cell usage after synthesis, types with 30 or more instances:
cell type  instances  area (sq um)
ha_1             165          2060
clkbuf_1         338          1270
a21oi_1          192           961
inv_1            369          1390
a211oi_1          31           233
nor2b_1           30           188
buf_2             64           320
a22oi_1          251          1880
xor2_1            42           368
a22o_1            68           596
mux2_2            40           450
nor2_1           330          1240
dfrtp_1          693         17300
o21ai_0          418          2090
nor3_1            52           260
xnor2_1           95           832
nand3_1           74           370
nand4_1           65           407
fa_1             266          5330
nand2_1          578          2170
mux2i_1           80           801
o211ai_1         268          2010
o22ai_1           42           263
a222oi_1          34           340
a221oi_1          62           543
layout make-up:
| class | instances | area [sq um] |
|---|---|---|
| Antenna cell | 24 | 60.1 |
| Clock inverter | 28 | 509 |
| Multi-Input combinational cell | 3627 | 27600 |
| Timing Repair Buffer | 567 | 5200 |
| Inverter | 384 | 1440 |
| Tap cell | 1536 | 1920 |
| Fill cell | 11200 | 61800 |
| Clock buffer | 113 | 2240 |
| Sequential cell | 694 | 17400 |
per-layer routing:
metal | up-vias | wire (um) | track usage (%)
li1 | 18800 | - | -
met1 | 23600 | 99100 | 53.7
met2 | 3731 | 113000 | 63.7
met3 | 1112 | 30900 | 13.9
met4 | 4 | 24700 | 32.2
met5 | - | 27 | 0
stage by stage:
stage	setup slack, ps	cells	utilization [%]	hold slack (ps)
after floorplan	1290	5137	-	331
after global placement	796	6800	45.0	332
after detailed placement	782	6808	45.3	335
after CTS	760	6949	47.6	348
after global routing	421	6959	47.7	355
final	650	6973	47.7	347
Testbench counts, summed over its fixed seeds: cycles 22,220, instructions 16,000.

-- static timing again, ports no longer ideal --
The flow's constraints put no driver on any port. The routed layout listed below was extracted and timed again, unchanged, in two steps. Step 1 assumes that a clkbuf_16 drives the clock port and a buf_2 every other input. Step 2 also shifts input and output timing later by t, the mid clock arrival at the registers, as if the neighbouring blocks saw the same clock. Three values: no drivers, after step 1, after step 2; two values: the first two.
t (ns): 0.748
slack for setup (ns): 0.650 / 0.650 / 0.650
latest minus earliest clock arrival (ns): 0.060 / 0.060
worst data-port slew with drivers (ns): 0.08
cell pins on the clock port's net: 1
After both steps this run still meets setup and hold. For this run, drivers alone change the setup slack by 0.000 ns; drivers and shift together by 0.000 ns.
This design comes from an exercise in tuning for small area and a short achievable clock period on the open sky130 flow, not from production work.

// fpu_top
module fpu_top(
    input         clk,
    input         rst,
    input  [31:0] a,
    input  [31:0] b,
    input  [2:0]  consig,
    output [31:0] out,
    output [2:0]  cmp_out
);
    reg         sa, sb;      
    reg  [7:0]  ea, eb;      
    reg  [22:0] ma, mb;      
    reg         eq;          
    reg         gt;          
    reg         lsel;        
    reg         cz;          
    wire [2:0]  p = {sa, sb, gt};
    wire        psel_a = (p == 3'b001) | (p == 3'b111) | (p == 3'b010);
    wire        pclr   = (p == 3'b011) | (p == 3'b100);
    always @(posedge clk or posedge rst) begin
        if (rst) begin
            sa <= 1'b0; sb <= 1'b0; eq <= 1'b0; gt <= 1'b0;
            ea <= 8'd0; eb <= 8'd0; ma <= 23'd0; mb <= 23'd0;
            lsel <= 1'b0; cz <= 1'b0;
        end else begin
            sa <= a[31];
            sb <= b[31];
            eq <= a[30:0] == b[30:0];
            gt <= a[30:0] > b[30:0];
            ea <= a[30:23];
            eb <= b[30:23];
            ma <= a[22:0];
            mb <= b[22:0];
  ...
For scale: ~100 I/O pins, ~24000 µm² of cells after synthesis.
==> module fpu_top, before the edit <==
module fpu_top(
    input         clk,
    input         rst,
    input  [31:0] a,
    input  [31:0] b,
    input  [2:0]  consig,
    output [31:0] out,
    output [2:0]  cmp_out
);
    reg         sa, sb;      
    reg  [7:0]  ea, eb;      
    reg  [22:0] ma, mb;      
    reg         eq;          
    reg         gt;          
    reg         lsel;        
    reg         cz;          
    wire [2:0]  p = {sa, sb, gt};
    wire        psel_a = (p == 3'b001) | (p == 3'b111) | (p == 3'b010);
    wire        pclr   = (p == 3'b011) | (p == 3'b100);
    always @(posedge clk or posedge rst) begin
        if (rst) begin
            sa <= 1'b0; sb <= 1'b0; eq <= 1'b0; gt <= 1'b0;
            ea <= 8'd0; eb <= 8'd0; ma <= 23'd0; mb <= 23'd0;
            lsel <= 1'b0; cz <= 1'b0;
        end else begin
            sa <= a[31];
            sb <= b[31];
            eq <= a[30:0] == b[30:0];
            gt <= a[30:0] > b[30:0];
            ea <= a[30:23];
            eb <= b[30:23];
            ma <= a[22:0];
            mb <= b[22:0];
            lsel <= psel_a;
            cz <= pclr;
        end
    end
    wire        aclr = (p == 3'b011) | (p == 3'b101);
    wire        swap = (p == 3'b000) | (p == 3'b100) | (p == 3'b110);
    wire [8:0]  sx = cz ? 9'd0 : (lsel ? {sa, ea} : {sb, eb});
    wire [7:0]  diff = lsel ? (ea - eb) : (eb - ea);
    wire [22:0] c = (cz | aclr) ? 23'd0 : (lsel ? ma : mb);
    wire [22:0] dsrc = lsel ? mb : ma;
    wire [22:0] d = (cz | aclr | (diff >= 8'd23)) ? 23'd0 : (dsrc >> diff[4:0]);
    wire        x = consig[0];
    wire [22:0] t = c + (x ? ~d : d) + {22'd0, x & ~swap};
    wire [22:0] fsum = (x & swap) ? ~t : t;
    reg  [22:0] snext;       
    reg  [22:0] afrac;       
    wire [47:0] prod;
    mant_mul mm (.ma(ma), .mb(mb), .p(prod));
    wire [8:0]  esum = {1'b0, ea} + {1'b0, eb};
    wire        in_zero = (ea == 8'd0) | (eb == 8'd0);
    wire        ez_n = in_zero | (esum < 9'd127);           
    wire        eo_n = ~ez_n & (esum >= 9'd382);            
    reg         ms;          
    reg  [24:0] mp;          
    reg  [7:0]  me;          
    reg         mk;          
    reg         mi;          
    wire        hn = prod[47];
    wire        zero0 = ez_n | (esum == 9'd127);                
    wire        inf0  = ~zero0 & eo_n;
    wire        zero1 = ez_n;                                   
    wire        inf1  = ~zero1 & (eo_n | (esum == 9'd381));
    wire        k0 = zero0 | inf0, k1 = zero1 | inf1;
    always @(posedge clk or posedge rst) begin
        if (rst) begin
            snext <= 23'd0;
            afrac <= 23'd0;
            ms <= 1'b0; mp <= 25'd0; me <= 8'd0; mk <= 1'b0; mi <= 1'b0;
        end else begin
            snext <= fsum;
            afrac <= snext;
            ms  <= sa ^ sb;
            mp  <= prod[47:23];
            me  <= esum[7:0] + 8'd129;
            mk  <= hn ? k1 : k0;
            mi  <= hn ? inf1 : inf0;
        end
    end
    wire        h = mp[24];
    wire [7:0]  mexp  = me + {7'd0, h};
    wire [22:0] mfrac = h ? mp[23:1] : mp[22:0];
    wire [31:0] mres  = {ms, {8{mi}} | ({8{~mk}} & mexp), {23{~mk}} & mfrac};
    assign cmp_out = (consig == 3'b000) ? {sa, sb, eq} : 3'b000;
    assign out = (consig == 3'b001 || consig == 3'b010) ? {sx, afrac} :
                 (consig == 3'b011) ? mres : 32'd0;
endmodule
Optimization exercise on an open flow, not production practice. RTL: at most simulated, not proved equivalent. Function not checked: run 1. Power: default activity.

===== flow/run.sh =====
#!/bin/bash
# synth_recipe.tcl (not shown) runs the flow's synth.tcl, then flattens the netlist and writes it again
# the make line also repeats each setting of config.mk as NAME=value (left out here)
make -C /OpenROAD-flow-scripts/flow DESIGN_CONFIG=/design/flow/config.mk WORK_HOME=/design/flow/orfs CLKGATE_MAP_FILE= SYNTH_SCRIPT=/design/flow/synth_recipe.tcl finish

===== flow/constraint.sdc =====
create_clock -name core_clock -period 5.0 [get_ports {clk}]
set_input_delay 1.0000 -clock core_clock [delete_from_list [all_inputs] [get_ports {clk}]]
set_output_delay 1.0000 -clock core_clock [all_outputs]
set_load 0.01 [all_outputs]

===== flow/config.mk =====
export PLATFORM = sky130hd
export DESIGN_NAME = sysarray_flat
export DESIGN_NICKNAME = sysarray_flat
export VERILOG_FILES = /design/flow/design.v
export SDC_FILE = /design/flow/constraint.sdc
export NUM_CORES = 4
export LEC_CHECK = 0
export CAP_MARGIN = 20
export CORE_MARGIN = 2
export CORE_UTILIZATION = 40
export SLEW_MARGIN = 20
export SYNTH_HIERARCHICAL = 1
export SYNTH_MINIMUM_KEEP_SIZE = 0
Source: an optimization exercise on an open RTL-to-GDS flow (aim: small area and a short achievable clock period). Production flows keep margins and buffers that such runs may drop. Function was not checked in any run shown here: the RTL went through the layout flow alone. Power and IR drop assume default switching activity.

==> flow/design.v (outline; a module is shown in full before it is edited, if it fits) <==
// module mk_mac: 1056 lines
module mk_mac(CLK,
	      RST_N,
	      put_inp_A_a,
	      EN_put_inp_A,
	      RDY_put_inp_A,
	      put_inp_B_b,
	      EN_put_inp_B,
	      RDY_put_inp_B,
	      put_inp_C_c,
	      EN_put_inp_C,
	      RDY_put_inp_C,
	      put_inp_sel_sel,
	      EN_put_inp_sel,
	      RDY_put_inp_sel,
	      get_mac_op,
	      RDY_get_mac_op);
  // ...
==> flow/flow/run.sh <==
#!/bin/bash
# Standard synthesis, then the standard layout steps with faster port
# buffers and a tighter timing-repair target.
set -e
bash standard.sh synth > synth.log 2>&1
bash standard.sh "BUFFER_PORTS_ARGS=-buffer_cell sky130_fd_sc_hd__buf_2" SETUP_SLACK_MARGIN=6 finish > layout.log 2>&1
==> flow/standard.sh <==
#!/bin/bash
# synth_recipe.tcl (not shown) runs the flow's synth.tcl, then flattens the netlist and writes it again
# the make line also repeats each setting of config.mk as NAME=value (left out here)
make -C /OpenROAD-flow-scripts/flow DESIGN_CONFIG=/design/flow/config.mk WORK_HOME=/design/flow/orfs CLKGATE_MAP_FILE= SYNTH_SCRIPT=/design/flow/synth_recipe.tcl "${@:-finish}"
==> flow/config.mk <==
export PLATFORM = sky130hd
export DESIGN_NAME = mk_mac
export DESIGN_NICKNAME = mk_mac
export VERILOG_FILES = /design/flow/design.v
export SDC_FILE = /design/flow/constraint.sdc
export NUM_CORES = 8
export LEC_CHECK = 0
export ABC_AREA = 1
export CAP_MARGIN = 20
export CORE_MARGIN = 2
export CORE_UTILIZATION = 65
export CTS_CLUSTER_DIAMETER = 100
export CTS_CLUSTER_SIZE = 30
export PLACE_DENSITY = 0.75
export SLEW_MARGIN = 20
==> flow/constraint.sdc <==
create_clock -name core_clock -period 9.0 [get_ports {CLK}]
set_input_delay 1.8000 -clock core_clock [delete_from_list [all_inputs] [get_ports {CLK}]]
set_output_delay 1.8000 -clock core_clock [all_outputs]
set_load 0.01 [all_outputs]
==> results_dict.tcl, run 1 <==
set metrics [dict create \
    fill_cells 3078 \
    worstSetupStartpointType "register" \
    start_util_pct 65.8 \
    muxShareOfSynthArea_pct 0.153 \
    yosys.area_share.simple_pct 20.7 \
    drt-met1-wl_mm 25.1 \
    place_area_um2 26800 \
    synth_area_per_cell_um2 9.16 \
    placed_cells 3389 \
    use_met1_pct 36.4 \
    grt_max_degree 49 \
    num_io_pins 108 \
    cts_max_level 1 \
    seqPwrFrac_pct 47.9 \
    synthTopCellsByArea "dfxtp_1, edfxtp_1, nand2_1" \
    finClkSkew_ns 0.0233 \
    synth_cells 2855 \
    synth_top_family_by_area "simple AND/OR/NAND/NOR gates" \
    area_growth_pct 5.46 \
    cts_setup_buffers 0 \
    routed_wl_mm 57.4 \
    fin_crit_sh_pct 32.4 \
    slew_headroom_pct 23.6 \
    cp_max_fo 1 \
    gp_congestion 0.917 \
    multi_input_area_um2 10400 \
    synth_xor_area_share_pct 3.08 \
    critPathTopFamily "flip-flops" \
    signal_buffers 110 \
    power_sequential_uw 4620 \
    critPathMaxStageDelay_ns 0.37 \
    top_power_group "sequential cells" \
    overflow 0 \
    outcome "timing/DRC/antenna clean" \
    ir_worst_vdd_v 0.000207 \
    nWellTaps 525 \
    final_cell_mix "nand2_1, dfxtp_1, inv_1, nand3_1, nor2_1" \
    first_global_vias 17517 \
    cts.sinks 652 \
    yosysWarnings 1 \
    worstMarginPinSlew_ns 1.15 \
    vias 18509 \
    synth-adder-area-share_pct 9.80 \
    crit_type "reg2out" \
]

#### What you need to do
Could you restate word for word the lines above, from the one that contains "-- static timing" through the one that contains "worst data-port slew with drivers (ns): 0.08", and no others?

#### Task answer
-- static timing again, ports no longer ideal --
The flow's constraints put no driver on any port. The routed layout listed below was extracted and timed again, unchanged, in two steps. Step 1 assumes that a clkbuf_16 drives the clock port and a buf_2 every other input. Step 2 also shifts input and output timing later by t, the mid clock arrival at the registers, as if the neighbouring blocks saw the same clock. Three values: no drivers, after step 1, after step 2; two values: the first two.
t (ns): 0.748
slack for setup (ns): 0.650 / 0.650 / 0.650
latest minus earliest clock arrival (ns): 0.060 / 0.060
worst data-port slew with drivers (ns): 0.08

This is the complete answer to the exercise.